América Latina:

EL PROCESO POLITICO Y LA CLASE OBRERA

Ruy Mauro Marini

Fuente: Archivo de Ruy Mauro Marini. Publicado en El Universal, México, miércoles, 29 agosto 1979.

La revolución nicaragüense, lejos de ser un hecho de alcance estrictamente nacional o centroamericano, es parte de un proceso mucho más amplio, que involucra a América Latina en su conjunto. El sentido inmediato de ese proceso es el intento de restablecer formas de vida democrática en la región, tras la oleada de contrainsurgencia que la barrió en las dos últimas décadas. Sin embargo, esa democratización depende del juego de fuerzas políticas que, en muchos casos, se presentan como antagónicas.

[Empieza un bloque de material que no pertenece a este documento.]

$ cat src/rtl/cpu_pkg.sv
// cpu_pkg: shared fetch-stage constants and next-PC select encoding
package cpu_pkg;
  localparam int INSTR_W = 32;
  localparam logic [31:0] RESET_PC_DEF = 32'h0000_0000;
  localparam logic [31:0] NOP_WORD_DEF = 32'h0000_0000;
  typedef enum logic [1:0] {
    PCSEL_SEQ = 2'd0,
    PCSEL_JR  = 2'd1,
    PCSEL_BR  = 2'd2,
    PCSEL_J   = 2'd3
  } pc_sel_e;
endpackage
--- config.mk ---
export PLATFORM = sky130hd
export DESIGN_NAME = fifo_write_arbiter
export DESIGN_NICKNAME = d
export VERILOG_FILES = /design/src/rtl/fifo_write_arbiter.sv
export SDC_FILE = /design/constraint.sdc
export NUM_CORES = 1
export LEC_CHECK = 0
export ABC_AREA = 1
export CAP_MARGIN = 20
export CORE_UTILIZATION = 36
export CTS_BUF_LIST = sky130_fd_sc_hd__clkbuf_4 sky130_fd_sc_hd__clkbuf_8
export CTS_CLUSTER_SIZE = 40
export DETAILED_ROUTE_END_ITERATION = 10
export PLACE_DENSITY = 0.88
export SLEW_MARGIN = 20
export SYNTH_ARGS = -nofsm -noshare
export SYNTH_HDL_FRONTEND = slang
export SYNTH_SLANG_ARGS = --single-unit
--- constraint.sdc ---
create_clock -name clk -period 1.8 [get_ports clk]
set_input_delay 0.36 -clock clk [delete_from_list [all_inputs] [get_ports clk]]
set_output_delay 0.36 -clock clk [all_outputs]
set_load 0.05 [all_outputs]
--- src/rtl/fifo_write_arbiter.sv ---
// Round-robin arbiter sharing one synchronous FIFO write port among NUM_REQ
// valid/ready producers, granting bursts of up to MAX_BURST beats.
module fifo_write_arbiter #(
   parameter int unsigned NUM_REQ    = 4,
   parameter int unsigned DATA_WIDTH = 16,
   parameter int unsigned MAX_BURST  = 4,
   localparam int unsigned GW = (NUM_REQ > 2) ? $clog2(NUM_REQ) : 1
) (
   input  logic                          clk,
   input  logic                          reset,
   input  logic [NUM_REQ-1:0]            req_valid,
   input  logic [NUM_REQ*DATA_WIDTH-1:0] req_data,
   output logic [NUM_REQ-1:0]            req_ready,
   input  logic                          fifo_full,
   output logic                          fifo_write_en,
   output logic [DATA_WIDTH-1:0]         fifo_data_in,
   output logic                          grant_valid,
   output logic [GW-1:0]                 grant_id
);

   localparam int unsigned BW = (MAX_BURST > 2) ? $clog2(MAX_BURST) : 1;

   typedef enum logic {IDLE, GRANT} state_t;

   state_t                  state;
   logic [GW-1:0]           owner;
   logic [GW-1:0]           rr_ptr;
   logic [BW-1:0]           burst_cnt;

   logic [NUM_REQ-1:0]      rot;
   logic [GW-1:0]           pick;
   logic                    any_req;
   int unsigned             pick_sum;
   logic                    owner_valid;
   logic [DATA_WIDTH-1:0]   owner_data;
   logic                    accept;
   logic                    burst_last;
   logic [GW-1:0]           next_rr;

   // Rotate requests so bit 0 is rr_ptr, then take the lowest set bit
   always_comb begin
      rot      = NUM_REQ'({req_valid, req_valid} >> rr_ptr);
      any_req  = 1'b0;
      pick_sum = 0;
      pick     = '0;
      for (int unsigned j = 0; j < NUM_REQ; j++) begin
         if (!any_req && rot[j]) begin
            any_req  = 1'b1;
            pick_sum = 32'(rr_ptr) + j;
            if (pick_sum >= NUM_REQ) begin
               pick_sum = pick_sum - NUM_REQ;
            end
         end
      end
      pick = GW'(pick_sum);
   end

   // Owner's valid bit and data slice
   always_comb begin
      owner_valid = 1'b0;
      owner_data  = '0;
      for (int unsigned i = 0; i < NUM_REQ; i++) begin
         if (owner == GW'(i)) begin
            owner_valid = req_valid[i];
            owner_data  = req_data[i*DATA_WIDTH +: DATA_WIDTH];
         end
      end
   end

   assign accept     = !reset && (state == GRANT) && owner_valid && !fifo_full;
   assign burst_last = (burst_cnt == BW'(MAX_BURST - 1));
   assign next_rr    = (owner == GW'(NUM_REQ - 1)) ? '0 : owner + GW'(1);

   always_comb begin
      req_ready = '0;
      for (int unsigned i = 0; i < NUM_REQ; i++) begin
         req_ready[i] = accept && (owner == GW'(i));
      end
   end

   assign fifo_write_en = accept;
   assign grant_valid   = !reset && (state == GRANT);
   assign grant_id      = grant_valid ? owner : '0;
   assign fifo_data_in  = grant_valid ? owner_data : '0;

   // Grant FSM: a full FIFO stalls the owner indefinitely; a dropped valid releases
   always_ff @(posedge clk) begin
      if (reset) begin
         state     <= IDLE;
         owner     <= '0;
         rr_ptr    <= '0;
         burst_cnt <= '0;
      end else begin
         case (state)
            IDLE: begin
               if (any_req) begin
                  owner     <= pick;
                  burst_cnt <= '0;
                  state     <= GRANT;
               end
            end
            GRANT: begin
               if (!owner_valid || (accept && burst_last)) begin
                  state     <= IDLE;
                  rr_ptr    <= next_rr;
                  burst_cnt <= '0;
               end else if (accept) begin
                  burst_cnt <= burst_cnt + BW'(1);
               end
            end
            default: state <= IDLE;
         endcase
      end
   end

endmodule

==> out/qor.yml, run 1 <==
synth_top_area_cell: "o21ai_0"
rows: 21
hold_buffers: 0
lastStage: "global routing (5_1_grt)"
syn-cell-area_um2: 1320
place.port_buffers: 94
yosys.area_share.xor_xnor: 0.00666
syn_inst: 236
netlist_top_cells_area: "o21ai_0, a21oi_1, dfxtp_1, nand2_1, nor2_1"
endpoint_type: "primary output"
crit_endpoint: "fifo_data_in[5]"
syn_area_per_cell_um2: 5.57
place_congestion: 0.823
synth_common_cells: "o21ai_0, a21oi_1, nand2_1, nor2_1, inv_1"
cts_root_buf: "clkbuf_4"
dieWidth_um: 62.4
netlist.area_leader.share: 0.167
synth_top_family_by_area: "compound AO/OA/AOI/OAI gates"
synth_ff_type: "dfxtp_1"
clk_path_buf_depth: 2
ys_seq_area_frac: 0.107
die_h_um: 62.4
synth_nets: 312
synth_warnings: 0
numCtsBuffers: 3
outcome: "did not finish"
dpl.hpwl_um: 5230
synth-compound-area-share: 0.365
synthMuxAreaShare: 0
cts_sinks: 7
start_util: 0.385
synth-simple-area-share: 0.348
pre_cts_slack_ps: -292
synth_cell_type_count: 27
h-tree-depth: 1
error_line: "[ERROR DPL-0038] Utilization greater than 100%, impossible to legalize"
async_flop_share: 0
synth_edf_count: 0
grt_max_degree: 29
synth.most_common_cell: "o21ai_0"
synth-seq-cells: 7
io_pins: 95
synth-adder-area-share: 0.0476
==> metrics by stage <==
stage               area, um2  std cells
floorplan                1580        236
global placement         3020        398
detailed placement       3020        398
CTS                      3210        413
==> what timing repair did <==
action | 4_1_cts
pin swaps | 23
setup endpoints to repair | 23
endpoints found under the hold margin | 0
buffers inserted | 10
gates cloned | 1
gates resized for setup | 56
==> kinds of logic after synthesis <==
kind of cell             Yosys count
flip-flops                         7
buffers and inverters             36
AO/OA/AOI/OAI                     92
XOR/XNOR                           1
AND/OR/NAND/NOR                   95
adder cells (fa/ha/maj)            5
==> run 2, diff against run 1 <==
- CORE_UTILIZATION: 36 -> 30
- CTS_BUF_LIST: sky130_fd_sc_hd__clkbuf_4 sky130_fd_sc_hd__clkbuf_8 -> default
- CTS_CLUSTER_SIZE: 40 -> default
- PLACE_DENSITY: 0.88 -> default
- PLACE_DENSITY_LB_ADDON: default -> 0.15
==> run 2 against run 1 <==
Compared with the run above:
- the flow now finishes, with violations (negative setup slack)
- synthesized area did not move
- synthesized cell count did not move
==> out/qor.yml, run 2 <==
outcome: "complete, but fails checks"
failed_checks: "negative setup slack"
min_period_ps: 2050
cap_violations: 0
r2r_slack_ps: 160
clock_skew_ps: 3.42
coreArea_um2: 4120
place.port_buffers: 94  # unchanged
cts_root_buf: "clkbuf_8"
required_ps: 1440
fin_nets: 432
io_pins: 95  # unchanged
multi_input_area_um2: 1340
critPathLaunchType: "flip-flop"
start_util: 0.320  # -0.0654
finalSetupViolCount: 21
synth.most_common_cell: "o21ai_0"
viasPerCell: 5.05
power_density_nw_per_um2: 1240
synth_cell_type_count: 27  # unchanged
synth-compound-area-share: 0.365  # unchanged
relSlewSlack: 0.742
grt_pass1_wl_um: 8410
drv_slew: 0
place_area_um2: 3000  # -0.41%
hold_path.class: "primary input to flip-flop"
drive_gt1_frac: 0.397
dieWidth_um: 68.2  # +9.2%
min_from: "reset"
synth_ff_type: "dfxtp_1"
min_to: "state$_SDFF_PP0_"
area_growth_pct: 147
h-tree-depth: 1  # unchanged
hold_buffers: 0  # unchanged
place_congestion: 0.793  # -3.6%
final_cell_mix: "clkdlybuf4s50_1, o21ai_1, buf_12"
syn_area_per_cell_um2: 5.57  # unchanged
overflow: 0
synth-simple-area-share: 0.348  # unchanged
endpoint_kind: "output port"
die-area_um2: 4650
hold_depth: 2
drt-pass1-iter-count: 4
clk_path_buf_depth: 2  # unchanged
grt_pass1_vias: 1850
regArea_um2: 148
synth-adder-area-share: 0.0476  # unchanged
layoutNonFillerInstCount: 405
clk_latency_ps: 230
numCtsBuffers: 3  # unchanged
routed_wirelength_um: 5790
fillCellCount: 287
grt_setup_unrepaired: "yes"
p_total_uw: 4020
async_flop_share: 0  # unchanged
r2r-end: "burst_cnt[1]$_SDFFE_PP0P_"
r2r_start: "owner[1]$_SDFFE_PP0P_"
drtIter0Drc: 129
synth_nets: 312  # unchanged
netlist.area_leader.share: 0.167  # unchanged
synth_warnings: 0  # unchanged
hold_viol_final: 0
largestRegisters: "burst_cnt x2, owner x2, rr_ptr x2"
antenna_found_initial: 0
grt_max_degree: 34
power_leakage_uw: 0.00128
clock.fmax_mhz: 487
critical_path.max_fanout: 16
grt_usage: 0.240
die_h_um: 68.2  # +9.2%
diodes: 0
netlist_top_cells_area: "o21ai_0, a21oi_1, dfxtp_1, nand2_1, nor2_1"
tns_ps: -4380
ys_seq_area_frac: 0.107  # unchanged
r2r_cells: 13
fin_crit_sh: 1.14
synth_edf_count: 0  # unchanged
layout_commonest_cell: "clkdlybuf4s50_1"
ant_nets: 0
syn-cell-area_um2: 1320  # unchanged
worst_pin_slew_ps: 387
dpl.hpwl_um: 4390  # -16%
cts_sinks: 7  # unchanged
synth_top_area_cell: "o21ai_0"
synth-seq-cells: 7  # unchanged
rows: 23  # +9.5%
path_class: "flip-flop to output port"
max-vdd-ir-drop_mv: 0.863
path_clk_slew_ps: 40
synth_common_cells: "o21ai_0, a21oi_1, nand2_1, nor2_1, inv_1"
placed_cells: 393  # -1.3%
yosys.area_share.xor_xnor: 0.00666  # unchanged
vias: 2044
drc: 0
setup_slack_ps: -252
synth_top_family_by_area: "compound AO/OA/AOI/OAI gates"
final_area_um2: 3240
cts_tree: "yes"
syn_inst: 236  # unchanged
wl_per_cell_um: 14.3
synthMuxAreaShare: 0  # unchanged
worst_ep_arrival_time_ps: 1690
==> run 2: cell counts after synthesis <==
Identical to the previous run, type by type.
==> run 2: worst max-delay path, stage by stage (launching register included) <==
cell     delay (ps)
dfxtp_4         350
inv_4            80
ha_4            210
buf_12          170
a21oi_1          50
o21ai_1         180
o21ai_2         100
a21oi_4         170
buf_12          150
==> run 2: power breakdown <==
part | switching [uW] | internal (uW)
sequential | 95.4 | 225
combinational | 1920 | 1550
clock | 70.6 | 153
total | 2090 | 1930
==> run 2: metrics by stage <==
stage,util,setup slack (ps),hold WS [ps]
finish,0.788,-252,351
global route,0.788,-336,353
CTS,0.753,-261,571
detailed placement,0.730,-291,565
global placement,0.730,-259,554
floorplan,-,-287,429
==> run 2: cell type report <==
class                      count  share of cell area
clock buffer                   4              0.0139
multi-input combinational    193               0.412
inverter                      22              0.0328
timing repair inverter         1             0.00347
sequential                     7              0.0455
tap                           50              0.0193
timing repair buffer         128               0.473
==> run 2: repair_timing <==
item	in CTS	in global routing
pin swaps	2	9
endpoints found under the setup margin	23	23
gates resized for setup	43	30
setup buffers	3	4
gates cloned	1	0
==> run 2: per-layer routing <==
layer / share of wire / GRT usage / up-vias
met5: 0 / 0 / -
met4: 0.015 / 0.0703 / 0
met3: 0.085 / 0.0483 / 12
met2: 0.52 / 0.455 / 74
met1: 0.38 / 0.265 / 920
li1: - / - / 1038
==> run 2: worst max path at each step <==
| stage | start | endpoint | slack [ps] | depth (start not counted) |
|---|---|---|---|---|
| final | owner[1]$_SDFFE_PP0P_ | fifo_data_in[11] | -250 | 8 |
| after global routing | owner[1]$_SDFFE_PP0P_ | fifo_data_in[11] | -340 | 8 |
| after CTS | owner[1]$_SDFFE_PP0P_ | req_ready[2] | -260 | 11 |
| after detailed placement | req_valid[0] | req_ready[3] | -290 | 10 |
| after global placement | req_valid[0] | req_ready[0] | -260 | 10 |
| after floorplan | owner[1]$_SDFFE_PP0P_ | req_ready[0] | -290 | 11 |
==> run 2: logic make-up (layout without fill, tap and decap cells) <==
logic type | count (synthesis) | count (layout)
AOI/OAI and AO/OA | 92 | 92
xor gates and xnor gates | 1 | 1
adders and majority gates | 5 | 5
buffers and inverters | 36 | 155
DFF | 7 | 7
and+or+nand+nor | 95 | 95
Power figures use the tool's default switching activity.
==> run 3, diff against run 2 <==
- PLACE_DENSITY: default -> 0.77
- PLACE_DENSITY_LB_ADDON: 0.15 -> default
==> run 3 against run 2 <==
Compared with the run above:
- the run still ends with negative setup slack left
- sequential share of layout area hardly changed
- worst setup slack got worse by 47 ps
- register-to-register slack got worse by 30 ps
- critical path depth did not move
- via count grew 3.3%
- maximum frequency shrank 2.2%
- wire length up 3.9%
- global-route usage grew 2.3 points
- die area unchanged
- cell count is 0.74% higher
==> out/qor.yml, run 3 (same netlist as run 2, synthesis figures left out) <==
outcome: "complete, but fails checks"
failed_checks: "negative setup slack"
drtIter0Drc: 117  # -9.3%
min_period_ps: 2100  # +46.6 ps
dieWidth_um: 68.2  # unchanged
fin_nets: 435  # +0.69%
power_leakage_uw: 0.00127  # -0.38%
grt_usage: 0.263  # +0.0230
p_total_uw: 4080  # +1.7%
viasPerCell: 5.17  # +2.5%
tns_ps: -4720  # -332 ps
r2r-end: "rr_ptr[0]$_SDFFE_PP0P_"
cts_sinks: 7  # unchanged
start_util: 0.320  # unchanged
startpoint: "owner[1]$_SDFFE_PP0P_"
place.port_buffers: 94  # unchanged
dr_wl_met2_um: 3040  # +1.2%
ant_nets: 0  # unchanged
clock_skew_ps: 0.794  # -2.62 ps
hold_viol_final: 0  # unchanged
overflow: 0  # unchanged
h-tree-depth: 1  # unchanged
clock.fmax_mhz: 476  # -2.2%
r2r_slack_ps: 130  # -30 ps
grt_setup_unrepaired: "yes"
power_density_nw_per_um2: 1260  # +2.1%
grt_pass1_wl_um: 9310  # +11%
fin_crit_sh: 1.17  # +0.0259
die_h_um: 68.2  # unchanged
layoutNonFillerInstCount: 408  # +0.74%
io_pins: 95  # unchanged
area_growth_pct: 145
die-area_um2: 4650  # unchanged
drc: 0  # unchanged
final_cell_mix: "clkdlybuf4s50_1, buf_4, o21ai_1"
critPathLaunchType: "flip-flop"
r2r_start: "owner[1]$_SDFFE_PP0P_"
cts_root_buf: "clkbuf_8"
required_ps: 1440  # about the same
place_congestion: 0.831  # +4.8%
met3_wirelength_um: 418  # -15%
vias: 2111  # +3.3%
rows: 23  # unchanged
largestRegisters: "burst_cnt x2, owner x2, rr_ptr x2"
crit_path_end: "fifo_data_in[10]"
numCtsBuffers: 3  # unchanged
drive_gt1_frac: 0.430  # +0.0330
relSlewSlack: 0.750  # +0.00797
setup_slack_ps: -299  # -46.6 ps
detail_route.wirelength.met1_um: 2400  # +8.8%
top_layer_used: "met4"
grt_pass1_vias: 2052  # +11%
dpl.hpwl_um: 4550  # +3.6%
clk_latency_ps: 230  # about the same
diodes: 0  # unchanged
drt-pass1-iter-count: 4  # unchanged
coreArea_um2: 4120  # unchanged
grt_max_degree: 19  # -44%
cts_tree: "yes"
cap_violations: 0  # unchanged
path_class: "flip-flop to output port"
finalSetupViolCount: 21  # unchanged
worst_pin_slew_ps: 375  # -11.9 ps
wl_per_cell_um: 14.8  # +3.1%
hold_path.class: "primary input to flip-flop"
drv_slew: 0  # unchanged
layout_commonest_cell: "clkdlybuf4s50_1"
endpoint_kind: "output port"
routed_wirelength_um: 6020  # +3.9%
clk_path_buf_depth: 2  # unchanged
path_clk_slew_ps: 40  # about the same
antenna_found_initial: 0  # unchanged
critical_path.max_fanout: 10  # -6
max-vdd-ir-drop_mv: 0.659  # -24%
worst_ep_arrival_time_ps: 1740  # +50 ps
r2r_cells: 11  # -2
placed_cells: 398  # +1.3%
==> run 3: cell count changes in the layout (fill, tap and decap cells not counted), sizes merged <==
cell	delta
buf	+3
dlygate4sd2	+2
dlymetal6s2s	-2
clkbuf	-1
clkinv	+1
==> run 3: metal layers <==
metal	vias to the layer above	GRT usage
met5	-	0
met1	963	0.302
met3	16	0.0367
li1	1040	-
met4	0	0.0755
met2	92	0.496
==> run 3: worst min path at each step <==
stage                         startpoint                   endpoint  cells after the start
3_5_place_dp   burst_cnt[1]$_SDFFE_PP0P_  burst_cnt[1]$_SDFFE_PP0P_                      4
3_3_place_gp   burst_cnt[1]$_SDFFE_PP0P_  burst_cnt[1]$_SDFFE_PP0P_                      4
5_1_grt                            reset           state$_SDFF_PP0_                      2
4_1_cts                            reset           state$_SDFF_PP0_                      2
6_report                           reset           state$_SDFF_PP0_                      2
2_1_floorplan                      reset           state$_SDFF_PP0_                      1
==> run 3: power by group <==
group,internal (uW),switching (uW),leakage [uW]
combinational,1550,1990,0.00119
sequential,224,94.1,0.0000590
clock,150,74.5,0.0000255
==> run 3: area by class of cell <==
class | count | area, um2
timing repair buffer | 131 | 1510
tap | 50 | 62.6
timing repair inverter | 1 | 6.26
multi-input combinational | 193 | 1350
inverter | 22 | 104
clock buffer | 3 | 41.3
fill | 296 | 887
sequential | 7 | 148
clock inverter | 1 | 5.00
==> run 3: what timing repair did <==
action | 4_1_cts | 5_1_grt
hold buffers | 0 | 0
setup buffers | 3 | 2
endpoints found under the setup margin | 21 | 21
gates resized for setup | 52 | 22
cloned | 1 | 0
pin swaps | 19 | 13
==> run 3: per-stage QoR <==
stage	hold slack, ps	setup WS [ps]	util	area [um2]
after CTS	463	-255	0.766	3150
after detailed placement	575	-271	0.736	3030
final	462	-299	0.784	3230
after floorplan	429	-287	-	1580
after global routing	485	-352	0.784	3230
after global placement	549	-244	0.736	3030
==> run 3: worst max-delay path, stage by stage (launching register included) <==
cell and delay [ps]:
dfxtp_4 350, inv_4 80, ha_4 230, buf_12 150, a21oi_1 50, o21ai_0 190
o21ai_1 140, a21oi_4 170, buf_12 150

En aras de la simplificación, es posible distinguir allí un proyecto de corte popular y otro que responde a los intereses de los grupos dirigentes nacionales y extranjeros, o al menos de sectores significativos de éstos. El primero no ha llegado todavía a definirse con plenitud en ninguna parte, a excepción de Nicaragua, donde lo hace mostrando su potencialidad revolucionaria. El segundo ve todos los días romperse su diseño y volver a conformarse de nuevo, aunque modificado, por la acción de las fuerzas que empujan el proyecto popular.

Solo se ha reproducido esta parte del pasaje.